Location
- Biddenham Turn Biddenham, Bedfordshire, MK40 4AZ England 52°08′12″N 0°29′49″W﻿ / ﻿52.13672°N 0.49696°W

Information
- Type: Foundation school
- Established: 1979
- Local authority: Bedford
- Department for Education URN: 109690 Tables
- Ofsted: Reports
- Headteacher: David Bailey
- Gender: Mixed
- Age: 11 to 18
- Enrolment: 880 as of January 2016^{[update]}
- Website: http://www.biddenham.beds.sch.uk/

= Biddenham International School and Sports College =

Biddenham International School and Sports College (formerly John Howard Upper School) is a mixed secondary school and sixth form located in Biddenham in the English county of Bedfordshire.

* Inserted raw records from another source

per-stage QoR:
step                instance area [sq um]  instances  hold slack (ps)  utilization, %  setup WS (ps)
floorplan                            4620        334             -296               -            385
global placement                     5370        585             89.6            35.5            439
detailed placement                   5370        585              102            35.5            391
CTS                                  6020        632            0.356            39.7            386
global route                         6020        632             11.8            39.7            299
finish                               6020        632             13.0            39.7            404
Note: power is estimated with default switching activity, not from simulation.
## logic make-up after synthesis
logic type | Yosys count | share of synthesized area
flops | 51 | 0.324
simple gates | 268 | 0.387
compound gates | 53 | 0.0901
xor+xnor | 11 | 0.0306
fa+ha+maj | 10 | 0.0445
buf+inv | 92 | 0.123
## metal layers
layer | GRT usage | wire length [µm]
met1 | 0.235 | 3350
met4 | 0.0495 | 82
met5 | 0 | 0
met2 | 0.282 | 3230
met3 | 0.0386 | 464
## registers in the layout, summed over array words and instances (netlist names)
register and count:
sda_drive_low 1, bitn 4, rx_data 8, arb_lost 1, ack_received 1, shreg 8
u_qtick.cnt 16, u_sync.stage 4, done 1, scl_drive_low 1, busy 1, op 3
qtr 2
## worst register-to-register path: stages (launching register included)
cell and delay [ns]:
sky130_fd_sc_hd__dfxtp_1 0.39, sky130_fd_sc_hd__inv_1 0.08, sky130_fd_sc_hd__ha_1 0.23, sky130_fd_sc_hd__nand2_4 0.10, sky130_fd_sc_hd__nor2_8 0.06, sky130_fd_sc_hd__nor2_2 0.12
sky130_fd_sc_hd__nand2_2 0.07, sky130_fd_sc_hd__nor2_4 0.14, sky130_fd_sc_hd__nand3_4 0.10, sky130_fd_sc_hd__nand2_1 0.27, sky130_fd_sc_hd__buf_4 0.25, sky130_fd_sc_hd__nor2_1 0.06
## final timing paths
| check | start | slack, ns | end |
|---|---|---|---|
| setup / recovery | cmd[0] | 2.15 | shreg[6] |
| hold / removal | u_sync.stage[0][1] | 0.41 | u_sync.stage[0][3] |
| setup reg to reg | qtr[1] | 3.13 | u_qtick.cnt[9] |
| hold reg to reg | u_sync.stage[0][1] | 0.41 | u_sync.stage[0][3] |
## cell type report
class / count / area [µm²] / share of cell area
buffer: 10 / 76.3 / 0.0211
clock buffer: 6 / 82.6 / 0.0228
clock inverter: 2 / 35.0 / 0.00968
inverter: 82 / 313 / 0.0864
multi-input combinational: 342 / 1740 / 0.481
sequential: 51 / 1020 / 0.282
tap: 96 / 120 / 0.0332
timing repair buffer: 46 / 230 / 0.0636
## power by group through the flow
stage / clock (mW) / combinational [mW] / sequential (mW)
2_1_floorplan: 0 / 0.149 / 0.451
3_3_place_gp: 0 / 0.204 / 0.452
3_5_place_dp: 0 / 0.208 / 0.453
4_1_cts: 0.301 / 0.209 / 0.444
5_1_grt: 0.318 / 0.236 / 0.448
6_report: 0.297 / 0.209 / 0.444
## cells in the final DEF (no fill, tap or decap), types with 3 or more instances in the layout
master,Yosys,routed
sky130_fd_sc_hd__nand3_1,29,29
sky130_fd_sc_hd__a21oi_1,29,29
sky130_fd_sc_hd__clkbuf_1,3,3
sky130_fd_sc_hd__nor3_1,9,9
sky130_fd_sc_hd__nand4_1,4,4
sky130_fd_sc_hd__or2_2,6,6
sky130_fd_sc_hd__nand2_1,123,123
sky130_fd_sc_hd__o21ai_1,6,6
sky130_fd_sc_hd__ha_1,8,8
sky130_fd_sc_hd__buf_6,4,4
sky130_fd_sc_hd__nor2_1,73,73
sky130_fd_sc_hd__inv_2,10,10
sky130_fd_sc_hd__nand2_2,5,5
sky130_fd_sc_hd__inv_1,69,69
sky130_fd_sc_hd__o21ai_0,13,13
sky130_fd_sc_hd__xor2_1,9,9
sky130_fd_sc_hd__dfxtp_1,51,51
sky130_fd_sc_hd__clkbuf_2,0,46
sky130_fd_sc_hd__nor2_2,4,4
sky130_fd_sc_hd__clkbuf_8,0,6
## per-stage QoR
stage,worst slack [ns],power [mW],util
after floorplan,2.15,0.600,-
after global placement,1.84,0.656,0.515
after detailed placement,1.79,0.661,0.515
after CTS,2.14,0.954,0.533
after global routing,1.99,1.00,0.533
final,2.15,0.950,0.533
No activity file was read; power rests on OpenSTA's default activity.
[src/rtl/cap_edge_det.sv]
module cap_edge_det (
  input  logic clk_i,
  input  logic rst_ni,
  input  logic en_i,
  input  logic pin_i,
  input  logic primed_i,
  input  logic rise_i,
  output logic edge_o
);
  logic prev_q, cur_q;

  always_ff @(posedge clk_i or negedge rst_ni) begin
    if (!rst_ni) begin
      prev_q <= 1'b0;
      cur_q  <= 1'b0;
    end else if (en_i) begin
      prev_q <= cur_q;
      cur_q  <= pin_i;
    end
  end

  assign edge_o = primed_i && (rise_i ? (!prev_q && cur_q) : (prev_q && !cur_q));
endmodule

[src/rtl/cap_channel.sv]
module cap_channel #(
  parameter int DW = 8,
  localparam int TW = 2 * DW
) (
  input  logic          clk_i,
  input  logic          rst_ni,
  input  logic          en_i,
  input  logic          edge_i,
  input  logic          mode_sw_i,
  input  logic [TW-1:0] timer_i,
  input  logic          wr_lo_i,
  input  logic          wr_hi_i,
  input  logic          wr_flag_i,
  input  logic          flag_bit_i,
  input  logic [DW-1:0] wdata_i,
  output logic [TW-1:0] val_o,
  output logic          flag_o
);
  import cap_pkg::*;

  logic pend_q, pin_evt, capture;
  logic [TW-1:0] val_q;
  logic flag_q;

  assign pin_evt = en_i && edge_i && (cap_mode_e'(mode_sw_i) == MODE_PIN);
  assign capture = pin_evt || (en_i && pend_q);

  always_ff @(posedge clk_i or negedge rst_ni) begin
    if (!rst_ni) pend_q <= 1'b0;
    else if (wr_lo_i && mode_sw_i) pend_q <= 1'b1;
    else if (en_i) pend_q <= 1'b0;
  end

  always_ff @(posedge clk_i or negedge rst_ni) begin
    if (!rst_ni) val_q <= '0;
    else if (capture) val_q <= timer_i;
    else begin
      if (wr_lo_i && !mode_sw_i) val_q[DW-1:0]  <= wdata_i;
      if (wr_hi_i)               val_q[TW-1:DW] <= wdata_i;
    end
  end

  // set wins over software clear
  always_ff @(posedge clk_i or negedge rst_ni) begin
    if (!rst_ni) flag_q <= 1'b0;
    else if (pin_evt) flag_q <= 1'b1;
    else if (wr_flag_i && !flag_bit_i) flag_q <= 1'b0;
  end

  assign val_o  = val_q;
  assign flag_o = flag_q;
endmodule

The school serves the Brickhill, Harpur and Queens Park areas of Bedford as well as the villages of Biddenham and Great Denham. The school holds Specialist Sports College status.

==History==
It was established in 1979 as John Howard Upper School (for pupils ages 13 to 18). The headmaster for the entire time the school was as John Howard Upper School was Roy Grace. In 1988 the school was merged with Pilgrim Upper to form Biddenham Upper School on the John Howard site. Garry Fitzhugh took over as head when the merger was complete.

In October 2008 Biddenham Upper School was awarded International School status by the British Council. The award was made in recognition of Biddenham's international ethos and its links with schools abroad. Following this, the school planned to offer the International Baccalaureate to its sixth form students as an alternative to A level courses from September 2010, however a lack of interest amongst students has led to the baccalaureate being withdrawn at the school.

In January 2010, Bedford Borough Council confirmed its intention to move St John’s School in Kempston in the next few years to a new campus on the site of Biddenham Upper School. However since 1 September 2011, St John’s School has gained academy status and the plans for the move are on hold.

In September 2015 the school began admitting 11 year old pupils. The change meant that Biddenham converted from being an upper school to full-age range secondary school, with pupils aged 11 to 18.